● **About this task**
Below are entries to return in full. Keep each one exact.

Excerpts from a dataset
$ cat src/rtl/heightmap_triangle_height_query_defines.svh
`ifndef HEIGHTMAP_TRIANGLE_HEIGHT_QUERY_DEFINES_SVH
`define HEIGHTMAP_TRIANGLE_HEIGHT_QUERY_DEFINES_SVH

// Same-cycle implication, sampled on clk, off during reset.
`define HTQ_ASSERT_NOW(label, ante, cons) \
	label: assert property (@(posedge clk) disable iff (!arst_n) (ante) |-> (cons)) \
		else $error("htq assertion failed");

// Next-cycle implication, sampled on clk, off during reset.
`define HTQ_ASSERT_NEXT(label, ante, cons) \
	label: assert property (@(posedge clk) disable iff (!arst_n) (ante) |=> (cons)) \
		else $error("htq assertion failed");

`endif

$ cat src/rtl/htq_pkg.sv
package htq_pkg;

	localparam int VERTS_PER_ROW = 64;
	localparam int VERTS_PER_COL = 64;
	localparam int COL_W  = $clog2(VERTS_PER_ROW);
	localparam int ROW_W  = $clog2(VERTS_PER_COL);
	localparam int ADDR_W = $clog2(VERTS_PER_ROW * VERTS_PER_COL);
	localparam int DEPTH  = VERTS_PER_ROW * VERTS_PER_COL;

	localparam int SAMPLE_W = 16;
	localparam int XS_OFF   = (VERTS_PER_ROW - 1) * 128;
	localparam int ZS_OFF   = (VERTS_PER_COL - 1) * 128;
	// dividend bias: cs << BIAS_SH keeps every dividend non-negative
	localparam int BIAS_SH  = 23;
	localparam int DIV_BITS = 32;
	localparam int CNT_W    = $clog2(DIV_BITS);
	localparam int Q_W      = 26;
	localparam int ACC_W    = 46;

	localparam logic [7:0]  CS_RESET = 8'd10;
	localparam logic [15:0] HS_RESET = 16'd128;

	localparam logic REG_CELL_SPACING = 1'b0;
	localparam logic REG_HEIGHT_SCALE = 1'b1;

	localparam logic FUNC_WRITE = 1'b0;
	localparam logic FUNC_QUERY = 1'b1;

	localparam logic [1:0] CORNER_TL = 2'd0;
	localparam logic [1:0] CORNER_TR = 2'd1;
	localparam logic [1:0] CORNER_BL = 2'd2;
	localparam logic [1:0] CORNER_BR = 2'd3;

	typedef struct packed {
		logic       wr_load;
		logic       wr_en;
		logic       div_load;
		logic       div_step;
		logic       post;
		logic       rd_en;
		logic [1:0] rd_corner;
		logic       cap_en;
		logic [1:0] cap_corner;
		logic       sel;
		logic       mul1;
		logic       mul2;
		logic       emit;
	} cmd_t;

	typedef struct packed {
		logic div_last;
	} sts_t;

	function automatic logic [ADDR_W-1:0] grid_addr(input logic [7:0] r, input logic [7:0] c);
		return ADDR_W'(int'(r) * VERTS_PER_ROW + int'(c));
	endfunction

endpackage

$ cat src/rtl/htq_ctrl.sv
module htq_ctrl import htq_pkg::*; (
	input  logic clk,
	input  logic arst_n,
	input  logic in_valid,
	input  logic in_func,
	output logic in_ready,
	output logic out_valid,
	input  logic out_ready,
	input  sts_t sts,
	output cmd_t cmd
);
	localparam logic [3:0] S_IDLE  = 4'd0;
	localparam logic [3:0] S_WRITE = 4'd1;
	localparam logic [3:0] S_DIV   = 4'd2;
	localparam logic [3:0] S_POST  = 4'd3;
	localparam logic [3:0] S_RD0   = 4'd4;
	localparam logic [3:0] S_RD1   = 4'd5;
	localparam logic [3:0] S_RD2   = 4'd6;
	localparam logic [3:0] S_RD3   = 4'd7;
	localparam logic [3:0] S_RD4   = 4'd8;
	localparam logic [3:0] S_SEL   = 4'd9;
	localparam logic [3:0] S_MUL1  = 4'd10;
	localparam logic [3:0] S_MUL2  = 4'd11;
	localparam logic [3:0] S_EMIT  = 4'd12;

	logic [3:0] state_q, state_d;
	logic       out_valid_q;
	logic       out_free;

	assign out_free  = !out_valid_q || out_ready;
	assign in_ready  = (state_q == S_IDLE);
	assign out_valid = out_valid_q;

	always_comb begin
		state_d = state_q;
		cmd     = '0;
		unique case (state_q)
			S_IDLE: begin
				if (in_valid) begin
					if (in_func == FUNC_QUERY) begin
						cmd.div_load = 1'b1;
						state_d      = S_DIV;
					end else begin
						cmd.wr_load = 1'b1;
						state_d     = S_WRITE;
					end
				end
			end
			S_WRITE: begin
				cmd.wr_en = 1'b1;
				state_d   = S_IDLE;
			end
			S_DIV: begin
				cmd.div_step = 1'b1;
				if (sts.div_last) begin
					state_d = S_POST;
				end
			end
			S_POST: begin
				cmd.post = 1'b1;
				state_d  = S_RD0;
			end
			S_RD0: begin
				cmd.rd_en     = 1'b1;
				cmd.rd_corner = CORNER_TL;
				state_d       = S_RD1;
			end
			S_RD1: begin
				cmd.rd_en      = 1'b1;
				cmd.rd_corner  = CORNER_TR;
				cmd.cap_en     = 1'b1;
				cmd.cap_corner = CORNER_TL;
				state_d        = S_RD2;
			end
			S_RD2: begin
				cmd.rd_en      = 1'b1;
				cmd.rd_corner  = CORNER_BL;
				cmd.cap_en     = 1'b1;
				cmd.cap_corner = CORNER_TR;
				state_d        = S_RD3;
			end
			S_RD3: begin
				cmd.rd_en      = 1'b1;
				cmd.rd_corner  = CORNER_BR;
				cmd.cap_en     = 1'b1;
				cmd.cap_corner = CORNER_BL;
				state_d        = S_RD4;
			end
			S_RD4: begin
				cmd.cap_en     = 1'b1;
				cmd.cap_corner = CORNER_BR;
				state_d        = S_SEL;
			end
			S_SEL: begin
				cmd.sel = 1'b1;
				state_d = S_MUL1;
			end
			S_MUL1: begin
				cmd.mul1 = 1'b1;
				state_d  = S_MUL2;
			end
			S_MUL2: begin
				cmd.mul2 = 1'b1;
				state_d  = S_EMIT;
			end
			S_EMIT: begin
				if (out_free) begin
					cmd.emit = 1'b1;
					state_d  = S_IDLE;
				end
			end
			default: begin
				state_d = S_IDLE;
			end
		endcase
	end

	always_ff @(posedge clk or negedge arst_n) begin
		if (!arst_n) begin
			state_q     <= S_IDLE;
			out_valid_q <= 1'b0;
		end else begin
			state_q <= state_d;
			if (cmd.emit) begin
				out_valid_q <= 1'b1;
			end else if (out_ready) begin
				out_valid_q <= 1'b0;
			end
		end
	end
endmodule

● **Output below**
$ cat src/rtl/heightmap_triangle_height_query_defines.svh
`ifndef HEIGHTMAP_TRIANGLE_HEIGHT_QUERY_DEFINES_SVH
`define HEIGHTMAP_TRIANGLE_HEIGHT_QUERY_DEFINES_SVH

// Same-cycle implication, sampled on clk, off during reset.
`define HTQ_ASSERT_NOW(label, ante, cons) \
	label: assert property (@(posedge clk) disable iff (!arst_n) (ante) |-> (cons)) \
		else $error("htq assertion failed");

// Next-cycle implication, sampled on clk, off during reset.
`define HTQ_ASSERT_NEXT(label, ante, cons) \
	label: assert property (@(posedge clk) disable iff (!arst_n) (ante) |=> (cons)) \
		else $error("htq assertion failed");

`endif

$ cat src/rtl/htq_pkg.sv
package htq_pkg;

	localparam int VERTS_PER_ROW = 64;
	localparam int VERTS_PER_COL = 64;
	localparam int COL_W  = $clog2(VERTS_PER_ROW);
	localparam int ROW_W  = $clog2(VERTS_PER_COL);
	localparam int ADDR_W = $clog2(VERTS_PER_ROW * VERTS_PER_COL);
	localparam int DEPTH  = VERTS_PER_ROW * VERTS_PER_COL;

	localparam int SAMPLE_W = 16;
	localparam int XS_OFF   = (VERTS_PER_ROW - 1) * 128;
	localparam int ZS_OFF   = (VERTS_PER_COL - 1) * 128;
	// dividend bias: cs << BIAS_SH keeps every dividend non-negative
	localparam int BIAS_SH  = 23;
	localparam int DIV_BITS = 32;
	localparam int CNT_W    = $clog2(DIV_BITS);
	localparam int Q_W      = 26;
	localparam int ACC_W    = 46;

	localparam logic [7:0]  CS_RESET = 8'd10;
	localparam logic [15:0] HS_RESET = 16'd128;

	localparam logic REG_CELL_SPACING = 1'b0;
	localparam logic REG_HEIGHT_SCALE = 1'b1;

	localparam logic FUNC_WRITE = 1'b0;
	localparam logic FUNC_QUERY = 1'b1;

	localparam logic [1:0] CORNER_TL = 2'd0;
	localparam logic [1:0] CORNER_TR = 2'd1;
	localparam logic [1:0] CORNER_BL = 2'd2;
	localparam logic [1:0] CORNER_BR = 2'd3;

	typedef struct packed {
		logic       wr_load;
		logic       wr_en;
		logic       div_load;
		logic       div_step;
		logic       post;
		logic       rd_en;
		logic [1:0] rd_corner;
		logic       cap_en;
		logic [1:0] cap_corner;
		logic       sel;
		logic       mul1;
		logic       mul2;
		logic       emit;
	} cmd_t;

	typedef struct packed {
		logic div_last;
	} sts_t;

	function automatic logic [ADDR_W-1:0] grid_addr(input logic [7:0] r, input logic [7:0] c);
		return ADDR_W'(int'(r) * VERTS_PER_ROW + int'(c));
	endfunction

endpackage

$ cat src/rtl/htq_ctrl.sv
module htq_ctrl import htq_pkg::*; (
	input  logic clk,
	input  logic arst_n,
	input  logic in_valid,
	input  logic in_func,
	output logic in_ready,
	output logic out_valid,
	input  logic out_ready,
	input  sts_t sts,
	output cmd_t cmd
);
	localparam logic [3:0] S_IDLE  = 4'd0;
	localparam logic [3:0] S_WRITE = 4'd1;
	localparam logic [3:0] S_DIV   = 4'd2;
	localparam logic [3:0] S_POST  = 4'd3;
	localparam logic [3:0] S_RD0   = 4'd4;
	localparam logic [3:0] S_RD1   = 4'd5;
	localparam logic [3:0] S_RD2   = 4'd6;
	localparam logic [3:0] S_RD3   = 4'd7;
	localparam logic [3:0] S_RD4   = 4'd8;
	localparam logic [3:0] S_SEL   = 4'd9;
	localparam logic [3:0] S_MUL1  = 4'd10;
	localparam logic [3:0] S_MUL2  = 4'd11;
	localparam logic [3:0] S_EMIT  = 4'd12;

	logic [3:0] state_q, state_d;
	logic       out_valid_q;
	logic       out_free;

	assign out_free  = !out_valid_q || out_ready;
	assign in_ready  = (state_q == S_IDLE);
	assign out_valid = out_valid_q;

	always_comb begin
		state_d = state_q;
		cmd     = '0;
		unique case (state_q)
			S_IDLE: begin
				if (in_valid) begin
					if (in_func == FUNC_QUERY) begin
						cmd.div_load = 1'b1;
						state_d      = S_DIV;
					end else begin
						cmd.wr_load = 1'b1;
						state_d     = S_WRITE;
					end
				end
			end
			S_WRITE: begin
				cmd.wr_en = 1'b1;
				state_d   = S_IDLE;
			end
			S_DIV: begin
				cmd.div_step = 1'b1;
				if (sts.div_last) begin
					state_d = S_POST;
				end
			end
			S_POST: begin
				cmd.post = 1'b1;
				state_d  = S_RD0;
			end
			S_RD0: begin
				cmd.rd_en     = 1'b1;
				cmd.rd_corner = CORNER_TL;
				state_d       = S_RD1;
			end
			S_RD1: begin
				cmd.rd_en      = 1'b1;
				cmd.rd_corner  = CORNER_TR;
				cmd.cap_en     = 1'b1;
				cmd.cap_corner = CORNER_TL;
				state_d        = S_RD2;
			end
			S_RD2: begin
				cmd.rd_en      = 1'b1;
				cmd.rd_corner  = CORNER_BL;
				cmd.cap_en     = 1'b1;
				cmd.cap_corner = CORNER_TR;
				state_d        = S_RD3;
			end
			S_RD3: begin
				cmd.rd_en      = 1'b1;
				cmd.rd_corner  = CORNER_BR;
				cmd.cap_en     = 1'b1;
				cmd.cap_corner = CORNER_BL;
				state_d        = S_RD4;
			end
			S_RD4: begin
				cmd.cap_en     = 1'b1;
				cmd.cap_corner = CORNER_BR;
				state_d        = S_SEL;
			end
			S_SEL: begin
				cmd.sel = 1'b1;
				state_d = S_MUL1;
			end
			S_MUL1: begin
				cmd.mul1 = 1'b1;
				state_d  = S_MUL2;
			end
			S_MUL2: begin
				cmd.mul2 = 1'b1;
				state_d  = S_EMIT;
			end
			S_EMIT: begin
				if (out_free) begin
					cmd.emit = 1'b1;
					state_d  = S_IDLE;
				end
			end
			default: begin
				state_d = S_IDLE;
			end
		endcase
	end

	always_ff @(posedge clk or negedge arst_n) begin
		if (!arst_n) begin
			state_q     <= S_IDLE;
			out_valid_q <= 1'b0;
		end else begin
			state_q <= state_d;
			if (cmd.emit) begin
				out_valid_q <= 1'b1;
			end else if (out_ready) begin
				out_valid_q <= 1'b0;
			end
		end
	end
endmodule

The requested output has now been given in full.